Asking around, supposedly it is possible with the standard frameworks to train on images with incomplete annotations, by writing a custom loss (error) function - by weighting the terms by 1 or 0 based on the presence or absence of the annotation.
https://towardsdatascience.com/custom-loss-function-in-tensorflow-2-0-d8fa35405e4e
this article seems to discuss doing something similar https://www.dlology.com/blog/how-to-multi-task-learning-with-missing-labels-in-keras/
That could be adjusted for a single label if you knew "all" was indeed annoted for a specific label (e.g. extend "is_annotated" to a 3d array, per pixel,per label; safely set to '1' for all pixels of the same label). There might be more variations on how this could be applied.
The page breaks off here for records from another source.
Context: an optimization exercise on an open-source flow, tuned for small area, a short achievable clock period and few clock cycles per item. The choices shown serve that exercise and are no tape-out recipe. RTL that was checked went through simulation tests only; none was proved equivalent to the original.

==> inputs of job 1448 <==
Design pow_stream, start of the top module:
module pow_stream #(
  parameter int DATA_W = 32,
  parameter int EXP_W  = 3,
  parameter int ID_W   = 1
) (
  input  logic              clk,
  input  logic              aresetn,
  input  logic              s_tvalid,
  output logic              s_tready,
  input  logic [DATA_W-1:0] s_tdata,
  input  logic [EXP_W-1:0]  s_texp,
  input  logic [ID_W-1:0]   s_tid,
  input  logic              s_tlast,
  output logic              m_tvalid,
  input  logic              m_tready,
  output logic [DATA_W-1:0] m_tdata,
  output logic [ID_W-1:0]   m_tid,
  output logic              m_tlast,
  output logic              m_tovf
);
clock: 7.6 ns
lec_check: 0
cap_margin: 20
core_margin: 2
core_utilization: 40
setup_slack_margin: 3.0
slew_margin: 20
tns_end_percent: 0
run.sh (not shown) runs the stock make flow with config.mk's settings and CLKGATE_MAP_FILE= SYNTH_SCRIPT=/design/flow/synth_recipe.tcl, a recipe that flattens the netlist after the stock synthesis.
==> job 2833 (differences from job 1448) <==
--- a/flow/config.mk
+++ b/flow/config.mk
@@ -9,5 +9,5 @@
 export CORE_MARGIN = 2
 export CORE_UTILIZATION = 40
-export SETUP_SLACK_MARGIN = 3.0
+export SETUP_SLACK_MARGIN = 1.0
 export SLEW_MARGIN = 20
 export TNS_END_PERCENT = 0
==> job 522 (differences from job 1448) <==
--- a/flow/config.mk
+++ b/flow/config.mk
@@ -9,5 +9,3 @@
 export CORE_MARGIN = 2
 export CORE_UTILIZATION = 40
-export SETUP_SLACK_MARGIN = 3.0
 export SLEW_MARGIN = 20
-export TNS_END_PERCENT = 0
==> job 1574 (differences from job 1448) <==
--- a/flow/config.mk
+++ b/flow/config.mk
@@ -9,5 +9,5 @@
 export CORE_MARGIN = 2
 export CORE_UTILIZATION = 40
-export SETUP_SLACK_MARGIN = 3.0
+export SETUP_SLACK_MARGIN = 2.0
 export SLEW_MARGIN = 20
 export TNS_END_PERCENT = 0
==> comparison <==
In clock skew, job 522 and job 1574 hardly differ.
In critical path depth, job 2833 and job 522 do not differ.
In sequential cell count, job 1448 and job 1574 do not differ.
Job 1574 produced a clean layout. Job 2833 finished clean. Job 1448 produced a clean layout. Job 522 completed with no timing, DRC or antenna violations.
Of job 2833 and job 1448, job 1448 has the higher hold slack (gap 0.0063 ns).
Final cell count is about the same in job 1574 and job 522.
In synthesized cell count, job 1574 and job 522 do not differ.
No functional check of the RTL was part of any run of this note.

---

==> v4 <==
pow_stream, a different RTL version from the one above (not shown whole).
clock: 7.6 ns
lec_check: 0
cap_margin: 20
core_margin: 2
core_utilization: 40
setup_slack_margin: 3.5
slew_margin: 20
tns_end_percent: 0
==> v23: changes against v4 <==
--- a/flow/design.v
+++ b/flow/design.v
@@ -49,21 +49,21 @@
   logic [DATA_W-1:0] c_s0, c_s1;  
   logic [1:0]        c_t;         
   logic [DATA_W-1:0] c_x;
   logic [1:0]        c_ops;
   logic [2:0]        c_sel;
   logic [1:0]        c_tk;
   logic [ID_W-1:0]   c_id;
   logic              c_last;
-  logic              h_v    [2];
-  logic [DATA_W-1:0] h_data [2];
-  logic [1:0]        h_tk   [2];
-  logic [ID_W-1:0]   h_id   [2];
-  logic              h_last [2];
+  logic              h_v;
+  logic [DATA_W-1:0] h_data;
+  logic [1:0]        h_tk;
+  logic [ID_W-1:0]   h_id;
+  logic              h_last;
   logic              o_v;
   logic [DATA_W-1:0] o_data;
   logic [ID_W-1:0]   o_id;
   logic              o_last;
   logic [1:0]        t_in, t_out;
   logic [ND-1:0]     mm_op, mm_on, mm_tp, mm_tn;
   logic [DATA_W-1:0] mm_a, mm_r0, mm_r1, mm_s0, mm_s1, mm_y;
   logic [1:0]        mm_t, mm_st;   
@@ -2558,70 +2558,63 @@
   assign mm_n1239 = mm_n1048 ^ mm_n1200;
   assign mm_n1240 = mm_n1049 ^ mm_n1202;
   assign mm_n1241 = mm_n1050 ^ mm_n1204;
   assign mm_n1242 = mm_n1051 ^ mm_n1206;
   assign mm_n1243 = mm_n1052 ^ mm_n1208;
   assign mm_n1244 = mm_n1053 ^ mm_n1210;
   assign mm_n1245 = mm_n1244 ^ (^mm_st);
   assign mm_y = {mm_n1245, mm_n1243, mm_n1242, mm_n1241, mm_n1240, mm_n1239, mm_n1238, mm_n1237, mm_n1236, mm_n1235, mm_n1234, mm_n1233, mm_n1232, mm_n1231, mm_n1230, mm_n1229, mm_n1228, mm_n1227, mm_n1226, mm_n1225, mm_n1224, mm_n1223, mm_n1222, mm_n1221, mm_n1220, mm_n1219, mm_n1218, mm_n1217, mm_n1216, mm_n1215, mm_n1214, mm_n1022};
-  logic              w_o_free, w_fin, w_c_to_o, w_c_to_h, w_c_nop, w_take;
-  logic [1:0]        w_h_to_o, w_c_to_hi;
+  logic              w_o_free, w_fin, w_c_to_o, w_h_to_o, w_c_to_h, w_c_nop, w_take;
   logic [DATA_W-1:0] w_prod;
   logic [1:0]        w_ops;
   logic [2:0]        w_sel;
   assign mm_op  = a_enc[ND-1:0];
   assign mm_on  = a_enc[2*ND-1:ND];
   assign mm_tp  = a_enc[3*ND-1:2*ND];
   assign mm_tn  = a_enc[4*ND-1:3*ND];
   assign mm_a   = a_mc;
   assign mm_s0  = c_s0;
   assign mm_s1  = c_s1;
   assign mm_st  = c_t;
   assign w_prod = mm_y;
   assign w_o_free = ~o_v | m_tready;
   assign w_fin    = c_v & (c_ops == 2'd0);
-  assign w_h_to_o[0] = h_v[0] & (h_tk[0] == t_out) & w_o_free;
-  assign w_h_to_o[1] = h_v[1] & (h_tk[1] == t_out) & w_o_free;
+  assign w_h_to_o = h_v & (h_tk == t_out) & w_o_free;
   assign w_c_to_o = w_fin & (c_tk == t_out) & w_o_free;
-  assign w_c_to_h = w_fin & ~w_c_to_o & ~(h_v[0] & h_v[1]);
-  assign w_c_to_hi[0] = w_c_to_h & ~h_v[0];
-  assign w_c_to_hi[1] = w_c_to_h & h_v[0];
+  assign w_c_to_h = w_fin & ~w_c_to_o & ~h_v;
   assign w_c_nop  = w_fin & ~w_c_to_o & ~w_c_to_h;
-  assign s_tready = aresetn & (~c_v | (w_fin & (~(h_v[0] & h_v[1]) | w_c_to_o)));
+  assign s_tready = aresetn & (~c_v | (w_fin & (~h_v | w_c_to_o)));
   assign w_take   = s_tvalid & s_tready;
   always_comb begin
     case (s_texp)
       3'd3:    begin w_ops = 2'd1; w_sel = 3'b001; end
       3'd4:    begin w_ops = 2'd1; w_sel = 3'b000; end
       3'd5:    begin w_ops = 2'd2; w_sel = 3'b010; end
       3'd6:    begin w_ops = 2'd2; w_sel = 3'b001; end
       3'd7:    begin w_ops = 2'd3; w_sel = 3'b101; end
       default: begin w_ops = 2'd0; w_sel = 3'b000; end
     endcase
   end
   always_ff @(posedge clk or negedge aresetn) begin
     if (!aresetn) begin
       a_v   <= 1'b0;
       c_v   <= 1'b0;
-      h_v[0] <= 1'b0;
-      h_v[1] <= 1'b0;
+      h_v   <= 1'b0;
       o_v   <= 1'b0;
       t_in  <= 2'd0;
       t_out <= 2'd0;
     end else begin
       c_v   <= a_v;
       a_v   <= (c_v & ~w_fin) | w_c_nop | w_take;
       if (w_take) t_in <= t_in + 2'd1;
-      if (w_c_to_o || (|w_h_to_o)) t_out <= t_out + 2'd1;
-      for (int i = 0; i < 2; i++) begin
-        if (w_c_to_hi[i])     h_v[i] <= 1'b1;
-        else if (w_h_to_o[i]) h_v[i] <= 1'b0;
-      end
-      if (w_c_to_o || (|w_h_to_o)) o_v <= 1'b1;
+      if (w_c_to_o || w_h_to_o) t_out <= t_out + 2'd1;
+      if (w_c_to_h)      h_v <= 1'b1;
+      else if (w_h_to_o) h_v <= 1'b0;
+      if (w_c_to_o || w_h_to_o) o_v <= 1'b1;
       else if (m_tready)        o_v <= 1'b0;
     end
   end
   always_ff @(posedge clk) begin
     c_s0   <= mm_r0;
     c_s1   <= mm_r1;
     c_t    <= mm_t;
     c_x    <= a_x;
@@ -2652,32 +2645,26 @@
       a_id   <= s_tid;
       a_last <= s_tlast;
     end else begin
       a_x    <= c_x;
       a_tk   <= c_tk;
       a_id   <= c_id;
       a_last <= c_last;
     end
-    for (int i = 0; i < 2; i++) begin
-      if (w_c_to_hi[i]) begin
-        h_data[i] <= w_prod;
-        h_tk[i]   <= c_tk;
-        h_id[i]   <= c_id;
-        h_last[i] <= c_last;
-      end
+    if (w_c_to_h) begin
+      h_data <= w_prod;
+      h_tk   <= c_tk;
+      h_id   <= c_id;
+      h_last <= c_last;
     end
-    if (w_h_to_o[0]) begin
-      o_data <= h_data[0];
-      o_id   <= h_id[0];
-      o_last <= h_last[0];
-    end else if (w_h_to_o[1]) begin
-      o_data <= h_data[1];
-      o_id   <= h_id[1];
-      o_last <= h_last[1];
+    if (w_h_to_o) begin
+      o_data <= h_data;
+      o_id   <= h_id;
+      o_last <= h_last;
     end else if (w_c_to_o) begin
       o_data <= w_prod;
       o_id   <= c_id;
       o_last <= c_last;
     end
   end
   assign m_tvalid = o_v;
   assign m_tdata  = o_data;
- ABC_AREA: unset -> 1
- SETUP_SLACK_MARGIN: 3.5 -> 4.5
==> v1: changes against v4 <==
--- a/flow/design.v
+++ b/flow/design.v
@@ -49,21 +49,21 @@
   logic [DATA_W-1:0] c_s0, c_s1;  
   logic [1:0]        c_t;         
   logic [DATA_W-1:0] c_x;
   logic [1:0]        c_ops;
   logic [2:0]        c_sel;
   logic [1:0]        c_tk;
   logic [ID_W-1:0]   c_id;
   logic              c_last;
-  logic              h_v    [2];
-  logic [DATA_W-1:0] h_data [2];
-  logic [1:0]        h_tk   [2];
-  logic [ID_W-1:0]   h_id   [2];
-  logic              h_last [2];
+  logic              h_v;
+  logic [DATA_W-1:0] h_data;
+  logic [1:0]        h_tk;
+  logic [ID_W-1:0]   h_id;
+  logic              h_last;
   logic              o_v;
   logic [DATA_W-1:0] o_data;
   logic [ID_W-1:0]   o_id;
   logic              o_last;
   logic [1:0]        t_in, t_out;
   logic [ND-1:0]     mm_op, mm_on, mm_tp, mm_tn;
   logic [DATA_W-1:0] mm_a, mm_r0, mm_r1, mm_s0, mm_s1, mm_y;
   logic [1:0]        mm_t, mm_st;   
@@ -2558,70 +2558,63 @@
   assign mm_n1239 = mm_n1048 ^ mm_n1200;
   assign mm_n1240 = mm_n1049 ^ mm_n1202;
   assign mm_n1241 = mm_n1050 ^ mm_n1204;
   assign mm_n1242 = mm_n1051 ^ mm_n1206;
   assign mm_n1243 = mm_n1052 ^ mm_n1208;
   assign mm_n1244 = mm_n1053 ^ mm_n1210;
   assign mm_n1245 = mm_n1244 ^ (^mm_st);
   assign mm_y = {mm_n1245, mm_n1243, mm_n1242, mm_n1241, mm_n1240, mm_n1239, mm_n1238, mm_n1237, mm_n1236, mm_n1235, mm_n1234, mm_n1233, mm_n1232, mm_n1231, mm_n1230, mm_n1229, mm_n1228, mm_n1227, mm_n1226, mm_n1225, mm_n1224, mm_n1223, mm_n1222, mm_n1221, mm_n1220, mm_n1219, mm_n1218, mm_n1217, mm_n1216, mm_n1215, mm_n1214, mm_n1022};
-  logic              w_o_free, w_fin, w_c_to_o, w_c_to_h, w_c_nop, w_take;
-  logic [1:0]        w_h_to_o, w_c_to_hi;
+  logic              w_o_free, w_fin, w_c_to_o, w_h_to_o, w_c_to_h, w_c_nop, w_take;
   logic [DATA_W-1:0] w_prod;
   logic [1:0]        w_ops;
   logic [2:0]        w_sel;
   assign mm_op  = a_enc[ND-1:0];
   assign mm_on  = a_enc[2*ND-1:ND];
   assign mm_tp  = a_enc[3*ND-1:2*ND];
   assign mm_tn  = a_enc[4*ND-1:3*ND];
   assign mm_a   = a_mc;
   assign mm_s0  = c_s0;
   assign mm_s1  = c_s1;
   assign mm_st  = c_t;
   assign w_prod = mm_y;
   assign w_o_free = ~o_v | m_tready;
   assign w_fin    = c_v & (c_ops == 2'd0);
-  assign w_h_to_o[0] = h_v[0] & (h_tk[0] == t_out) & w_o_free;
-  assign w_h_to_o[1] = h_v[1] & (h_tk[1] == t_out) & w_o_free;
+  assign w_h_to_o = h_v & (h_tk == t_out) & w_o_free;
   assign w_c_to_o = w_fin & (c_tk == t_out) & w_o_free;
-  assign w_c_to_h = w_fin & ~w_c_to_o & ~(h_v[0] & h_v[1]);
-  assign w_c_to_hi[0] = w_c_to_h & ~h_v[0];
-  assign w_c_to_hi[1] = w_c_to_h & h_v[0];
+  assign w_c_to_h = w_fin & ~w_c_to_o & ~h_v;
   assign w_c_nop  = w_fin & ~w_c_to_o & ~w_c_to_h;
-  assign s_tready = aresetn & (~c_v | (w_fin & (~(h_v[0] & h_v[1]) | w_c_to_o)));
+  assign s_tready = aresetn & (~c_v | (w_fin & (~h_v | w_c_to_o)));
   assign w_take   = s_tvalid & s_tready;
   always_comb begin
     case (s_texp)
       3'd3:    begin w_ops = 2'd1; w_sel = 3'b001; end
       3'd4:    begin w_ops = 2'd1; w_sel = 3'b000; end
       3'd5:    begin w_ops = 2'd2; w_sel = 3'b010; end
       3'd6:    begin w_ops = 2'd2; w_sel = 3'b001; end
       3'd7:    begin w_ops = 2'd3; w_sel = 3'b101; end
       default: begin w_ops = 2'd0; w_sel = 3'b000; end
     endcase
   end
   always_ff @(posedge clk or negedge aresetn) begin
     if (!aresetn) begin
       a_v   <= 1'b0;
       c_v   <= 1'b0;
-      h_v[0] <= 1'b0;
-      h_v[1] <= 1'b0;
+      h_v   <= 1'b0;
       o_v   <= 1'b0;
       t_in  <= 2'd0;
       t_out <= 2'd0;
     end else begin
       c_v   <= a_v;
       a_v   <= (c_v & ~w_fin) | w_c_nop | w_take;
       if (w_take) t_in <= t_in + 2'd1;
-      if (w_c_to_o || (|w_h_to_o)) t_out <= t_out + 2'd1;
-      for (int i = 0; i < 2; i++) begin
-        if (w_c_to_hi[i])     h_v[i] <= 1'b1;
-        else if (w_h_to_o[i]) h_v[i] <= 1'b0;
-      end
-      if (w_c_to_o || (|w_h_to_o)) o_v <= 1'b1;
+      if (w_c_to_o || w_h_to_o) t_out <= t_out + 2'd1;
+      if (w_c_to_h)      h_v <= 1'b1;
+      else if (w_h_to_o) h_v <= 1'b0;
+      if (w_c_to_o || w_h_to_o) o_v <= 1'b1;
       else if (m_tready)        o_v <= 1'b0;
     end
   end
   always_ff @(posedge clk) begin
     c_s0   <= mm_r0;
     c_s1   <= mm_r1;
     c_t    <= mm_t;
     c_x    <= a_x;
@@ -2652,32 +2645,26 @@
       a_id   <= s_tid;
       a_last <= s_tlast;
     end else begin
       a_x    <= c_x;
       a_tk   <= c_tk;
       a_id   <= c_id;
       a_last <= c_last;
     end
-    for (int i = 0; i < 2; i++) begin
-      if (w_c_to_hi[i]) begin
-        h_data[i] <= w_prod;
-        h_tk[i]   <= c_tk;
-        h_id[i]   <= c_id;
-        h_last[i] <= c_last;
-      end
+    if (w_c_to_h) begin
+      h_data <= w_prod;
+      h_tk   <= c_tk;
+      h_id   <= c_id;
+      h_last <= c_last;
     end
-    if (w_h_to_o[0]) begin
-      o_data <= h_data[0];
-      o_id   <= h_id[0];
-      o_last <= h_last[0];
-    end else if (w_h_to_o[1]) begin
-      o_data <= h_data[1];
-      o_id   <= h_id[1];
-      o_last <= h_last[1];
+    if (w_h_to_o) begin
+      o_data <= h_data;
+      o_id   <= h_id;
+      o_last <= h_last;
     end else if (w_c_to_o) begin
       o_data <= w_prod;
       o_id   <= c_id;
       o_last <= c_last;
     end
   end
   assign m_tvalid = o_v;
   assign m_tdata  = o_data;
- SETUP_SLACK_MARGIN: 3.5 -> 4.5
==> notes <==
- v23 finished clean. v1 finished with timing, DRC and antenna clean. v4 produced a clean layout.
- Setup slack, lowest first: v23, v4, v1.
- Clock-buffer cell count: v4 is lower than v23 (7).
- Non-clock buffer count, lowest first: v1, v4, v23.
- Of v1 and v23, v23 has the higher global-route usage (gap 6.9 points).
- Clock skew, lowest first: v23, v1, v4.
- The highest utilization belongs to v23, the lowest to v1.
- Worst hold slack: v23 > v4 > v1.
Testbench counts of v23, summed over its fixed seeds: cycles 18,241, items 8,000.
Testbench counts of v1, summed over its fixed seeds: cycles 18,241, items 8,000.
Only the layout flow was run in v4; the RTL was not checked for function there.

what the ideal ports hide:
How much do the figures lean on ideal ports? The routed layouts below were timed once more, with nothing changed but the port constraints. Step 1: set_driving_cell puts a clkbuf_16 on clk and a buf_2 on each other input, an assumption about the parent block. Step 2 adds t to the input delays and takes it off the output delays; t is the mean of the earliest and latest rising clock arrival at the registers after step 1. Input paths then give back, and output paths get back, about the clock's delay inside the block. Slacks: ideal / step 1 / step 2; pairs: ideal / step 1.
run	shift t [ns]	slack for setup (ns)	worst hold slack (ns)	latest minus earliest clock arrival (ns)	worst register clock-pin slew, ns
job 1448	0.613	2.940 / 2.936 / 2.936	0.326 / 0.326 / 0.326	0.026 / 0.027	0.07 / 0.07
job 2833	0.619	1.998 / 1.998 / 1.998	0.320 / 0.320 / 0.320	0.035 / 0.035	0.07 / 0.07
job 522	0.619	1.998 / 1.998 / 1.998	0.320 / 0.320 / 0.320	0.035 / 0.035	0.07 / 0.07
job 1574	0.617	2.323 / 2.323 / 2.323	0.320 / 0.320 / 0.320	0.033 / 0.033	0.07 / 0.07
v4	0.619	3.481 / 3.481 / 2.932	0.318 / 0.318 / 0.318	0.030 / 0.030	0.07 / 0.07
v23	0.651	3.452 / 3.452 / 3.091	0.325 / 0.325 / 0.325	0.020 / 0.020	0.07 / 0.07
v1	0.615	3.515 / 3.515 / 3.278	0.312 / 0.312 / 0.312	0.025 / 0.025	0.07 / 0.07
After both steps setup and hold are still met in every run listed. For v4, which loses most, drivers alone change the setup slack by 0.000 ns; drivers and shift together by -0.549 ns.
Not sure if you're aware of this kind of technique already? and I'm trying to find other references. It's not something I've tried myself. It seems like such a common usecase that I imagined the frameworks might have some dedicated support out of the box.
So we should be able to take partially annotated pixel data and apply this technique?
I think the original intention behind "annotate all" is that you get a complete annotation for the whole image, so you get a training value of 1 or 0 per pixel for the specific label.
with this custom loss weighting idea, hopefully we can use all other annotations as a 0 for a specific label, in cases where you have not yet verified that all are annotated.
For multi-label training this beccomes more useful IMO. I was just thinking about this w.r.t the number of part annotations for a person. up to 40 of which say 10 may be done, but it will also apply to street scenes and so on. so you might have 10 labels of interest, and you can find images with a few of those annotated. with this technique hopefully all the images and annotations are useful.